Avasara Academy


Avasara Academy, Lavale
Architect: Case Design


Citation Note:

Designed as a system of structure and infill, the Avasara Academy is an example of an architectural approach that is inclusive and shares design ownership with the workers, the clients and the users. Built on a frugal budget, the set of buildings that make the Academy are arranged in a simple plan around a congregation space with staircases negotiating the undulating terrain.

A simple, stately and modular concrete frame articulates the necessary levels, transitions and volumes required for the programme. This repetitive structural system is manipulated to create compelling volumes and spatial moments that characterise the energy of a place for children.

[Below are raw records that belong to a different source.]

Background: an optimization exercise with open tools, aiming at small area, a short achievable clock period and few clock cycles. Do not read the settings as production practice.
Where RTL was checked, it was by simulation tests only, not by an equivalence proof against the original.
For runs 1 to 5, only the layout was checked, not whether the RTL still works.

<file path="run.sh">
#!/bin/bash
# synth_recipe.tcl (not shown) runs the flow's synth.tcl, then flattens the netlist and writes it again
# the make line also repeats each setting of config.mk as NAME=value (left out here)
make -C /OpenROAD-flow-scripts/flow DESIGN_CONFIG=/design/flow/config.mk WORK_HOME=/design/flow/orfs CLKGATE_MAP_FILE= SYNTH_SCRIPT=/design/flow/synth_recipe.tcl finish
</file>
<file path="config.mk">
export PLATFORM = sky130hd
export DESIGN_NAME = divider
export DESIGN_NICKNAME = divider
export VERILOG_FILES = /design/flow/design.v
export SDC_FILE = /design/flow/constraint.sdc
export NUM_CORES = 4
export LEC_CHECK = 0
export CAP_MARGIN = 20
export CORE_MARGIN = 2
export CORE_UTILIZATION = 40
export SETUP_SLACK_MARGIN = 4.5
export SLEW_MARGIN = 20
</file>
<file path="constraint.sdc">
create_clock -name core_clock -period 8.0 [get_ports {div_clk}]
set_input_delay 1.6000 -clock core_clock [delete_from_list [all_inputs] [get_ports {div_clk}]]
set_output_delay 1.6000 -clock core_clock [all_outputs]
set_load 0.01 [all_outputs]
</file>
<file path="design.v">
module divider (
    input div_clk, reset,
    input div,
    input div_signed,
    input [31:0] x, y,
    input use_mod,
    output [31:0] div_result,
    output div_ok
);
    localparam IDLE = 2'd0, NORM = 2'd1, ITER = 2'd2, DONE = 2'd3;
    reg  [1:0]  state;
    reg         done;
    reg  [32:0] V;       
    reg  [32:0] D;       
    reg  [31:0] A;       
    reg  [4:0]  cnt;
    reg         xneg, qneg, mod, sub;
    assign div_ok     = done;
    assign div_result = mod ? V[31:0] : A;
    wire        sx = div_signed & x[31];
    wire        sy = div_signed & y[31];
    wire [5:0]  xz_in, yz_in;
    wire        xall0, yall0;
    lzc32 lzx (.a(x ^ {32{sx}}), .z(xz_in), .all0(xall0));
    lzc32 lzy (.a(y ^ {32{sy}}), .z(yz_in), .all0(yall0));
    wire        xp_in = sx & ~|(~x[31:1] & x[30:0]);
    wire        yp_in = sy & ~|(~y[31:1] & y[30:0]);
    reg  [5:0]  xz, yz;
    reg         xp, yp;
    wire [6:0]  dd = {1'b0, yz} + {1'b1, ~xz} + {6'd0, xp} + {6'd0, ~yp};
    wire        trivial = dd[6] | (yz[5] & ~yp);    
    wire [32:0] Dsh = D << dd[4:0];
    wire [33:0] Tc = {V, 1'b1} + {D, sub};
    wire [32:0] T = Tc[33:1];
    wire [32:0] zs = (V ^ D) ^ {(V[31:0] | D[31:0]), 1'b0};
    wire        Z  = sub ? (V == ~D) : ~|zs;
    wire        acc = xneg ? (T[32] | Z) : ~T[32];
    always @(posedge div_clk) begin
        if (reset) begin
            state <= IDLE;
            done  <= 1'b0;
        end else begin
            case (state)
                IDLE: if (div) state <= NORM;
                NORM: if (trivial) begin
                          state <= DONE;
                          done  <= 1'b1;
                      end else
                          state <= ITER;
                ITER: if (cnt == 5'd0) begin
                          state <= DONE;
                          done  <= 1'b1;
                      end
                DONE: begin
                          state <= IDLE;
                          done  <= 1'b0;
                      end
            endcase
        end
    end
    always @(posedge div_clk) begin
        case (state)
            IDLE: begin
                V    <= {div_signed & x[31], x};
                D    <= {div_signed & y[31], y};
                xneg <= div_signed & x[31];
                qneg <= div_signed & (x[31] ^ y[31]);
                sub  <= ~(div_signed & (x[31] ^ y[31]));
                mod  <= use_mod;
                xz   <= xz_in;
                yz   <= yz_in;
                xp   <= xp_in;
                yp   <= yp_in;
            end
            NORM: begin
                if (qneg & acc) V <= T;
                qneg <= qneg & acc;
                A    <= {32{qneg & acc}};
                D   <= Dsh ^ {33{sub}};
                cnt <= dd[4:0];
            end
            ITER: begin
                if (acc) V <= T;
                D <= {D[32], D[32:1]};
                A <= {A[30:0], acc ^ qneg};
                cnt <= cnt - 5'd1;
            end
            default: ;
        endcase
    end
endmodule
module lzc32 (
    input  [31:0] a,
    output [5:0]  z,
    output        all0
);
    wire [15:0] v1; wire [15:0] c1;           
    wire [7:0]  v2; wire [15:0] c2;           
    wire [3:0]  v3; wire [11:0] c3;           
    wire [1:0]  v4; wire [7:0]  c4;           
    genvar i;
    generate
        for (i = 0; i < 16; i = i + 1) begin : g1
            assign v1[i] = a[2*i+1] | a[2*i];
            assign c1[i] = ~a[2*i+1];
        end
        for (i = 0; i < 8; i = i + 1) begin : g2
            assign v2[i] = v1[2*i+1] | v1[2*i];
            assign c2[2*i+1:2*i] = v1[2*i+1] ? {1'b0, c1[2*i+1]} : {1'b1, c1[2*i]};
        end
        for (i = 0; i < 4; i = i + 1) begin : g3
            assign v3[i] = v2[2*i+1] | v2[2*i];
            assign c3[3*i+2:3*i] = v2[2*i+1] ? {1'b0, c2[4*i+3:4*i+2]} : {1'b1, c2[4*i+1:4*i]};
        end
        for (i = 0; i < 2; i = i + 1) begin : g4
            assign v4[i] = v3[2*i+1] | v3[2*i];
            assign c4[4*i+3:4*i] = v3[2*i+1] ? {1'b0, c3[6*i+5:6*i+3]} : {1'b1, c3[6*i+2:6*i]};
        end
    endgenerate
    assign all0 = ~(v4[1] | v4[0]);
    assign z = all0 ? 6'd32 : (v4[1] ? {2'b00, c4[7:4]} : {2'b01, c4[3:0]});
endmodule
</file>
==> summary.md, run 1 <==
| Metric | Value |
|---|---|
| Outcome | `complete, no violations` |
| Synth-to-layout area growth | `25.4%` |
| Mapped cell area | `12300 um2` |
| Critical Path Sink Type | `flop` |
| Type of element launching the critical path | `flop` |
| Most used DFF post-synth | `edfxtp_1` |
| Clock sink count | `124` |
| Worst-path clk slew | `0.06 ns` |
| CTS tree | `yes` |
| Initial core utilization | `40.3%` |
| # IOs | `102` |
| Worst EP required | `8.17 ns` |
| Cell taking the most area after synthesis | `edfxtp_1` |
| Clock Skew | `0.0140 ns` |
| Synth top area share | `29.6%` |
| Max_slew headroom | `41.6%` |
| Detailed Route WL | `44100 um` |
| Most common cell after layout, fill and taps aside | `nand2_1` |
| Synth cell types | `68` |
| Number of DRC markers in iteration 0 | `1298` |
| TritonCTS buffer count | `17` |
| Unrepaired setup endpoints after global routing | `yes` |
| Setup tns final | `0 ns` |
| Syn. warnings | `1` |
| Most frequent cells in the layout | `156 x nand2_1, 121 x edfxtp_1, 119 x nor2_1` |
| Placement Rows | `64` |
| Post-synth EDFFs | `121` |
| Setup-failing EPs final | `0` |
| Least-Margin Pin Slew | `0.876 ns` |
| Ant diodes | `0` |
| Critical path type | `reg -> reg` |
| Max cap viols | `0` |
| Dpl hpwl | `29300 um` |
| Async set-reset flop share out of synthesis | `0%` |
| Detail Route Antenna Nets | `0` |
| Sequential area share after synthesis | `30.1%` |
| Largest cells by area after synthesis | `edfxtp_1 30%, ha_1 8.5%, xnor2_1 5.9%` |
| First-pass GRT wire length | `64900 um` |
| Overflow after GRT | `0` |
| Layout cells sized above 1 | `19.2%` |
| Core area | `30400 um2` |
| # hold bufs at CTS | `0` |
| Die H | `179 um` |
| Via density per instance | `6.01` |
| Vias | `11700` |
| Worst hold path class | `reg -> reg` |
| Hold Path Cell Cnt | `2` |
| Drt wl/cell | `22.6 um` |
| Gpl congestion | `0.911` |
| Drt pass-1 iters | `5` |
| Fin nets | `1695` |
| Achievable Freq | `258 MHz` |
| Max Fanout on Critical Path | `4` |
| Worst skew pair latency | `0.44 ns` |
| Pre-CTS setup slack | `2.74 ns` |
| CTS max path bufs | `2` |
| Max Slew Vio Count | `0` |
| Syn Nets | `1592` |
| Initial antenna violation count | `1` |
| Min Tclk post-route | `3.87 ns` |
| # DRC | `0` |
| Fill count | `2943` |
| Worst r2r src | `yz[0]` |
| All-Layer GR Usage | `27.3%` |
| Width of the die | `179 um` |
| Largest net degree at the start of global routing | `75` |
| Hold Startpoint | `done` |
| Die area | `32100 um2` |
| CTS root buf | `clkbuf_16` |
| Worst Setup SP | `yz[0]` |
| Hold Fails Final Rpt | `0` |
| IO Port Bufs | `101` |
| Vias in the first global route | `10700` |
| Final period util | `48.4%` |
| WP data arrival | `4.04 ns` |
| Post-Synthesis Cells | `1437` |
| Htree depth | `4` |
| Reg2Reg Depth | `15` |
| Worst setup margin | `4.13 ns` |
| Flops & latches, synth | `124` |
| Mean cell area of the mapped netlist | `8.54 um2` |
## final cells by class
type | count | area (um2) | share of cell area, %
multi-input combinational | 1098 | 8400 | 54.6
sequential | 124 | 3690 | 24.0
timing repair buffer | 180 | 1800 | 11.7
tap | 396 | 495 | 3.22
inverter | 118 | 447 | 2.90
clock buffer | 17 | 425 | 2.76
clock inverter | 15 | 125 | 0.813
timing repair inverter | 1 | 5.00 | 0.0325
## per-stage QoR
| stage | instances | cell area [um2] | utilization (%) | hold slack, ns |
|---|---|---|---|---|
| final | 1949 | 15400 | 50.6 | 0.507 |
| after detailed placement | 1849 | 13600 | 44.5 | 0.505 |
| after global routing | 1949 | 15400 | 50.6 | 0.542 |
| after global placement | 1849 | 13600 | 44.5 | 0.494 |
| after CTS | 1933 | 14900 | 49.0 | 0.513 |
| after floorplan | 1437 | 12300 | - | 0.515 |
## path summary, 6_finish.rpt
kind,to,slack (ns)
worst max-delay path,D[29],4.13
worst min-delay path,done,0.51
worst max register to register,D[29],4.13
worst min register to register,done,0.51
## routing by layer
metal / vias to the layer above / share of wire, % / GRT usage, %
met4: 0 / 4.4 / 11.7
met2: 530 / 45 / 42.0
met3: 96 / 7.6 / 4.64
met5: - / 0 / 0
li1: 5439 / - / -
met1: 5658 / 43 / 37.6
## cell families (layout without fill, tap and decap cells)
group	Yosys count	after routing	share of synthesized area, %
and+or+nand+nor	455	456	17.0
AOI/OAI and AO/OA	338	340	18.3
buffers and inverters	218	331	6.83
DFF	124	124	30.1
muxes	113	113	11.5
xor gates and xnor gates	103	103	7.35
adders and majority gates	86	86	8.95
## critical path, stage by stage (launching register included)
cell and delay, ns:
edfxtp_1 0.36, inv_2 0.05, fa_1 0.55, inv_2 0.05
ha_4 0.16, fa_4 0.81, buf_12 0.13, buf_6 0.10
mux4_2 0.32, mux2_4 0.31, nor2_1 0.09, a21oi_1 0.07
mux2i_1 0.19, xnor2_1 0.09, a221oi_1 0.26, nor2_1 0.08
## cells in the mapped netlist, types with 21 or more instances
cell and n:
a211oi_1 31, a21oi_1 99, a221oi_1 34, a31oi_1 24, clkbuf_1 69, edfxtp_1 121, ha_1 83, inv_1 117
mux2_2 55, mux2i_1 41, nand2_1 165, nand3_1 31, nor2_1 122, nor3_1 27, nor4_1 22, o21ai_0 48
xnor2_1 82, xor2_1 21
## repair_timing
action / CTS / global route
gates resized for setup: 106 / 94
setup buffers: 45 / 14
cloned: 7 / 2
setup endpoints to repair: 145 / 135
pin swaps: 24 / 27
## state kept, by name (all words and copies together) (netlist names), 2 cells and up
signal / count
A: 32
state: 2
cnt: 5
D: 33
xz: 6
yz: 6
V: 33
==> run 2: changes to the inputs <==
--- a/design.v
+++ b/design.v
@@ -25,11 +25,17 @@
     lzc32 lzy (.a(y ^ {32{sy}}), .z(yz_in), .all0(yall0));
     wire        xp_in = sx & ~|(~x[31:1] & x[30:0]);
     wire        yp_in = sy & ~|(~y[31:1] & y[30:0]);
-    reg  [5:0]  xz, yz;
-    reg         xp, yp;
-    wire [6:0]  dd = {1'b0, yz} + {1'b1, ~xz} + {6'd0, xp} + {6'd0, ~yp};
-    wire        trivial = dd[6] | (yz[5] & ~yp);    
-    wire [32:0] Dsh = D << dd[4:0];
+    reg  [5:0]  ncx, cy;                      
+    wire [6:0]  dd = {1'b0, cy} + {1'b1, ncx} + 7'd1;   
+    wire        trivial = dd[6] | cy[5];      
+    wire [32:0] s1  = dd[0] ? {D[31:0],   sub}        : D;
+    wire [32:0] s2  = dd[1] ? {s1[30:0],  {2{sub}}}   : s1;
+    wire [32:0] s3  = dd[2] ? {s2[28:0],  {4{sub}}}   : s2;
+    wire [32:0] s4  = dd[3] ? {s3[24:0],  {8{sub}}}   : s3;
+    wire [32:0] Dsh = dd[4] ? {s4[16:0],  {16{sub}}}  : s4;
+    wire        msb_lt;
+    msb_less lt (.a(x ^ {32{sx}}), .b(y ^ {32{sy}}), .lt(msb_lt));
+    wire        fast = msb_lt & ~xp_in;
     wire [33:0] Tc = {V, 1'b1} + {D, sub};
     wire [32:0] T = Tc[33:1];
     wire [32:0] zs = (V ^ D) ^ {(V[31:0] | D[31:0]), 1'b0};
@@ -41,7 +47,13 @@
             done  <= 1'b0;
         end else begin
             case (state)
-                IDLE: if (div) state <= NORM;
+                IDLE: if (div) begin
+                          if (fast) begin
+                              state <= DONE;
+                              done  <= 1'b1;
+                          end else
+                              state <= NORM;
+                      end
                 NORM: if (trivial) begin
                           state <= DONE;
                           done  <= 1'b1;
@@ -62,21 +74,20 @@
         case (state)
             IDLE: begin
                 V    <= {div_signed & x[31], x};
-                D    <= {div_signed & y[31], y};
+                D    <= {div_signed & y[31], y} ^ {33{~(div_signed & (x[31] ^ y[31]))}};
                 xneg <= div_signed & x[31];
                 qneg <= div_signed & (x[31] ^ y[31]);
                 sub  <= ~(div_signed & (x[31] ^ y[31]));
                 mod  <= use_mod;
-                xz   <= xz_in;
-                yz   <= yz_in;
-                xp   <= xp_in;
-                yp   <= yp_in;
+                ncx  <= ~(xz_in - {5'd0, xp_in});
+                cy   <= yz_in - {5'd0, yp_in};
+                A    <= 32'd0;
             end
             NORM: begin
                 if (qneg & acc) V <= T;
                 qneg <= qneg & acc;
                 A    <= {32{qneg & acc}};
-                D   <= Dsh ^ {33{sub}};
+                D   <= Dsh;
                 cnt <= dd[4:0];
             end
             ITER: begin
@@ -120,3 +131,36 @@
     assign all0 = ~(v4[1] | v4[0]);
     assign z = all0 ? 6'd32 : (v4[1] ? {2'b00, c4[7:4]} : {2'b01, c4[3:0]});
 endmodule
+module msb_less (
+    input  [31:0] a, b,
+    output        lt
+);
+    wire [15:0] a1, b1, l1;
+    wire [7:0]  a2, b2, l2;
+    wire [3:0]  a3, b3, l3;
+    wire [1:0]  a4, b4, l4;
+    genvar i;
+    generate
+        for (i = 0; i < 16; i = i + 1) begin : g1
+            assign a1[i] = a[2*i+1] | a[2*i];
+            assign b1[i] = b[2*i+1] | b[2*i];
+            assign l1[i] = (a[2*i+1] | b[2*i+1]) ? ~a[2*i+1] : (b[2*i] & ~a[2*i]);
+        end
+        for (i = 0; i < 8; i = i + 1) begin : g2
+            assign a2[i] = a1[2*i+1] | a1[2*i];
+            assign b2[i] = b1[2*i+1] | b1[2*i];
+            assign l2[i] = (a1[2*i+1] | b1[2*i+1]) ? l1[2*i+1] : l1[2*i];
+        end
+        for (i = 0; i < 4; i = i + 1) begin : g3
+            assign a3[i] = a2[2*i+1] | a2[2*i];
+            assign b3[i] = b2[2*i+1] | b2[2*i];
+            assign l3[i] = (a2[2*i+1] | b2[2*i+1]) ? l2[2*i+1] : l2[2*i];
+        end
+        for (i = 0; i < 2; i = i + 1) begin : g4
+            assign a4[i] = a3[2*i+1] | a3[2*i];
+            assign b4[i] = b3[2*i+1] | b3[2*i];
+            assign l4[i] = (a3[2*i+1] | b3[2*i+1]) ? l3[2*i+1] : l3[2*i];
+        end
+    endgenerate
+    assign lt = (a4[1] | b4[1]) ? l4[1] : l4[0];
+endmodule
--- a/config.mk
+++ b/config.mk
@@ -5,8 +5,9 @@
 export SDC_FILE = /design/flow/constraint.sdc
 export NUM_CORES = 4
 export LEC_CHECK = 0
+export ABC_AREA = 1
 export CAP_MARGIN = 20
 export CORE_MARGIN = 2
 export CORE_UTILIZATION = 40
-export SETUP_SLACK_MARGIN = 4.5
+export SETUP_SLACK_MARGIN = 5
 export SLEW_MARGIN = 20
==> summary.md, run 2 <==
| Metric | Value |
|---|---|
| Placed Instances | `2548` |
| Via density per instance | `5.88` |
| Setup-failing EPs final | `0` |
| Layout cells sized above 1 | `32.2%` |
| Achievable Freq | `287 MHz` |
| Hold WS | `0.521 ns` |
| # IOs | `102` |
| Syn Nets | `2232` |
| Largest net degree at the start of global routing | `70` |
| Most instantiated cells after synthesis | `616 x nand2_1, 243 x inv_1, 181 x a21oi_1, 174 x o21ai_0, 133 x nor2_1` |
| Worst-path clk slew | `0.07 ns` |
| Syn. warnings | `1` |
| All-Layer GR Usage | `38.9%` |
| Fill count | `3167` |
| Worst EP required | `8.20 ns` |
| Synth Area in Compound Gates | `19.3%` |
| Max Fanout on Critical Path | `12` |
| # DRC | `0` |
| Worst hold path class | `reg -> reg` |
| Ant diodes | `0` |
| Mean cell area of the mapped netlist | `6.61 um2` |
| Placement Rows | `67` |
| CTS max path bufs | `2` |
| Gpl congestion | `1.03` |
| Detail Route Antenna Nets | `0` |
| Largest family of logic cells by synthesized area | `simple AND/OR/NAND/NOR gates` |
| Hold Fails Final Rpt | `0` |
| Width of the die | `189 um` |
| TritonCTS buffer count | `17` |
| Mux cell area share after synthesis | `1.68%` |
| WP data arrival | `3.68 ns` |
| Detailed Route WL | `72500 um` |
| IO Port Bufs | `101` |
| Simple-gate portion of the synthesized area | `29.9%` |
| Max_slew headroom | `39.7%` |
| Crit-path cells | `buf_12 > bufbuf_16 > nand3_2 > nand2_2 > inv_1 > nand2_2 > clkinv_1 > nand2_1 > nor2_4 > nand2_4 > nor2_4 > a32oi_2 > ha_4 > ha_4 > nand3_2 > xnor2_1` |
| Sequential area share after synthesis | `26.5%` |
| Fin util | `59.6%` |
| Drt wl/cell | `25.6 um` |
| Most frequent cells in the layout | `541 x nand2_1, 172 x inv_1, 163 x buf_4` |
| Worst stage delay on the critical path | `0.32 ns` |
| Post-synthesis adder-cell area fraction | `7.76%` |
| Synth top area share | `26.0%` |
| CTS root buf | `clkbuf_16` |
| Least-Margin Pin Slew | `0.898 ns` |
| Flops & latches, synth | `122` |
| Initial core utilization | `40.8%` |
| CTS tree | `yes` |
| Dpl hpwl | `49600 um` |
| Largest cells by area after synthesis | `edfxtp_1 26%, nand2_1 17%, ha_1 7.5%` |
| Worst path slowest cell | `bufbuf_16` |
| Critical Path Sink Type | `flop` |
| Die area | `35800 um2` |
| Max Slew Vio Count | `0` |
| Max cap viols | `0` |
| Core area | `33700 um2` |
| Setup tns final | `0 ns` |
| Synth-to-layout area growth | `46.2%` |
| Drt pass-1 iters | `5` |
| Async set-reset flop share out of synthesis | `0%` |
| Outcome | `complete, no violations` |
| Die H | `189 um` |
| Top Registers | `D (33), V (33), A (32)` |
| Most used DFF post-synth | `edfxtp_1` |
| Overflow after GRT | `0` |
| Clock Skew | `0.0119 ns` |
| Cell taking the most area after synthesis | `edfxtp_1` |
| Post-Synth XOR/XNOR Area | `4.62%` |
| Vias | `16600` |
| Mapped cell area | `13700 um2` |
| Type of element launching the critical path | `input pin` |
| Finished Layout Cells | `2830` |
| Post-synth EDFFs | `119` |
| Number of DRC markers in iteration 0 | `1839` |
| Min Tclk post-route | `3.48 ns` |
| Synth cell types | `54` |
| Fin nets | `2522` |
| Worst skew pair latency | `0.45 ns` |
| First-pass GRT wire length | `101000 um` |
| Clock sink count | `122` |
| Most common cell after layout, fill and taps aside | `nand2_1` |
| Initial antenna violation count | `0` |
| Htree depth | `4` |
| Final period util | `43.5%` |
| Critical path type | `in -> reg` |
| Unrepaired setup endpoints after global routing | `yes` |
| Most common cell in the netlist | `nand2_1` |
| Post-Synthesis Cells | `2079` |
| Vias in the first global route | `15600` |
==> run 2: changes by cell type in the layout (fill, tap and decap cells not counted), sizes merged, moves of 31 or more <==
cell / previous run / this run
a211oi: 33 / 2
clkdlybuf4s50: 54 / 5
o21ai: 51 / 179
mux2: 55 / 0
a21oi: 101 / 181
buf: 76 / 270
nand3: 31 / 133
inv: 119 / 247
xnor2: 82 / 21
nand2: 165 / 645
==> run 2: final timing paths <==
| path | slack (ns) | endpoint | from | depth (start not counted) |
|---|---|---|---|---|
| max | 4.52 | cy[4] | div_signed | 16 |
| min | 0.52 | done | done | 2 |
| max reg2reg | 4.78 | V[7] | V[28] | 17 |
| min reg2reg | 0.52 | done | done | 2 |
==> run 2: per-stage QoR <==
| stage | instance area (um2) | worst slack (ns) |
|---|---|---|
| 6_report | 20100 | 4.52 |
| 5_1_grt | 20100 | 4.44 |
| 4_1_cts | 18700 | 4.60 |
| 3_5_place_dp | 15100 | 2.55 |
| 3_3_place_gp | 15100 | 2.60 |
| 2_1_floorplan | 13900 | 4.34 |
==> run 2: cell families (layout without fill, tap and decap cells) <==
kind of cell,after synthesis,in the layout
AO/OA/AOI/OAI,469,469
XOR/XNOR,69,69
adder cells (fa/ha/maj),84,84
buffers and inverters,343,631
flip-flops,122,122
multiplexers,23,23
AND/OR/NAND/NOR,969,984
==> run 2: critical path: cells and delay by family <==
kind | cells | cell delay, ns
xor gates and xnor gates | 1 | 0.14
AOI/OAI and AO/OA | 1 | 0.26
adders and majority gates | 2 | 0.34
buffers and inverters | 4 | 0.60
and+or+nand+nor | 8 | 0.74
==> run 2: per-layer routing <==
| layer | GRT usage (%) | vias up | wire length [um] |
|---|---|---|---|
| li1 | - | 7553 | - |
| met1 | 46.5 | 7805 | 26900 |
| met2 | 63.8 | 1002 | 33400 |
| met3 | 7.10 | 269 | 6380 |
| met4 | 25.9 | 0 | 5820 |
| met5 | 0 | - | 0 |
==> run 2: layout make-up <==
class / count / area (um2) / area share [%]
timing repair buffer: 342 / 3410 / 17.0
sequential: 122 / 3630 / 18.1
multi-input combinational: 1629 / 10800 / 54.0
timing repair inverter: 7 / 53.8 / 0.268
clock inverter: 13 / 130 / 0.648
clock buffer: 19 / 443 / 2.21
inverter: 250 / 996 / 4.96
tap: 448 / 561 / 2.79
==> run 2: repair_timing <==
item	in CTS	in global routing
setup buffers	142	69
gates cloned	30	9
endpoints found under the setup margin	163	152
gates resized for setup	664	173
hold buffers	0	0
pin swaps	100	79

Many components within the buildings are built using recycled and previously-used materials. The structures, wrapped in bamboo screens, help the architects to soften the concrete and masonry buildings while also deploying a second skin that reduces the harshness of light and renders a sense of enclosure.

The affordable repetitive module is thus a complementing strategy of creating a framework and filing in with usable spatial elements. The unlooked-for double-heights, the staircases and the sweeping corridors serve as gathering and playing spaces. The resultant space has a strong architectonic character and yet, it does not dominate the site or the terrain.

Institutional buildings in India are a challenging typology – especially the projects that demand extreme control on the budgets and resources. The Avasara Academy project by Case Design employs design thinking to create an uncompromising architecture that is restrained, affordable, visually exciting and inclusive and therefore, it is a citation project in The Merit List.